▶ **Problem**:
Your job is to copy the lines from the material that include "simon".
[Dataset content Boundary: Start]
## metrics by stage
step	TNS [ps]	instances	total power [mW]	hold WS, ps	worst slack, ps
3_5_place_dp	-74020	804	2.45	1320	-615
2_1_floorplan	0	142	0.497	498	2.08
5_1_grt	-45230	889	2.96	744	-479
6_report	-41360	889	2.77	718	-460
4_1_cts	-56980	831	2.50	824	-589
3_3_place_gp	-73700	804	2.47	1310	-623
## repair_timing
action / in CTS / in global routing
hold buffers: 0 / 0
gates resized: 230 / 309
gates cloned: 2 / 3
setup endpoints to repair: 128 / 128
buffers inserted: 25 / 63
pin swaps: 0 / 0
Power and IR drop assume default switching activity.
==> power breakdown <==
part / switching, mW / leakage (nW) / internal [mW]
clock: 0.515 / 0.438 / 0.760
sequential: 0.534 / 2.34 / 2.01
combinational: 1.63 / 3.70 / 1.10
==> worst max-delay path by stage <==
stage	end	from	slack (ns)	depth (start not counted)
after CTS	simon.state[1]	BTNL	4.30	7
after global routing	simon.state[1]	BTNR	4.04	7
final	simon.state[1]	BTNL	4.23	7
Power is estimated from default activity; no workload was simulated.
<file path="run.sh">
#!/bin/bash
# OpenROAD 26Q1-2900-gdf79404cd8, Yosys 0.63+post, stock flow scripts
make -C /OpenROAD-flow-scripts/flow DESIGN_CONFIG=/design/flow/config.mk WORK_HOME=/design/flow/orfs finish
</file>
<file path="config.mk">
export PLATFORM = sky130hd
export DESIGN_NAME = fpadd
export DESIGN_NICKNAME = fpadd
export VERILOG_FILES = /design/flow/design.v
export SDC_FILE = /design/flow/constraint.sdc
export NUM_CORES = 4
export LEC_CHECK = 1
export CORE_UTILIZATION = 50
</file>
<file path="constraint.sdc">
current_design fpadd

set clk_period 8.8
set clk_io_pct 0.2

create_clock -name clk0 -period $clk_period [get_ports {clk}]

set non_clock_inputs [all_inputs -no_clocks]
set_input_delay [expr $clk_period * $clk_io_pct] -clock clk0 $non_clock_inputs
set_output_delay [expr $clk_period * $clk_io_pct] -clock clk0 [all_outputs]
</file>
[Dataset content Boundary: End]
▶ **Answer to the exercise**:
after CTS	simon.state[1]	BTNL	4.30	7
after global routing	simon.state[1]	BTNR	4.04	7
final	simon.state[1]	BTNL	4.23	7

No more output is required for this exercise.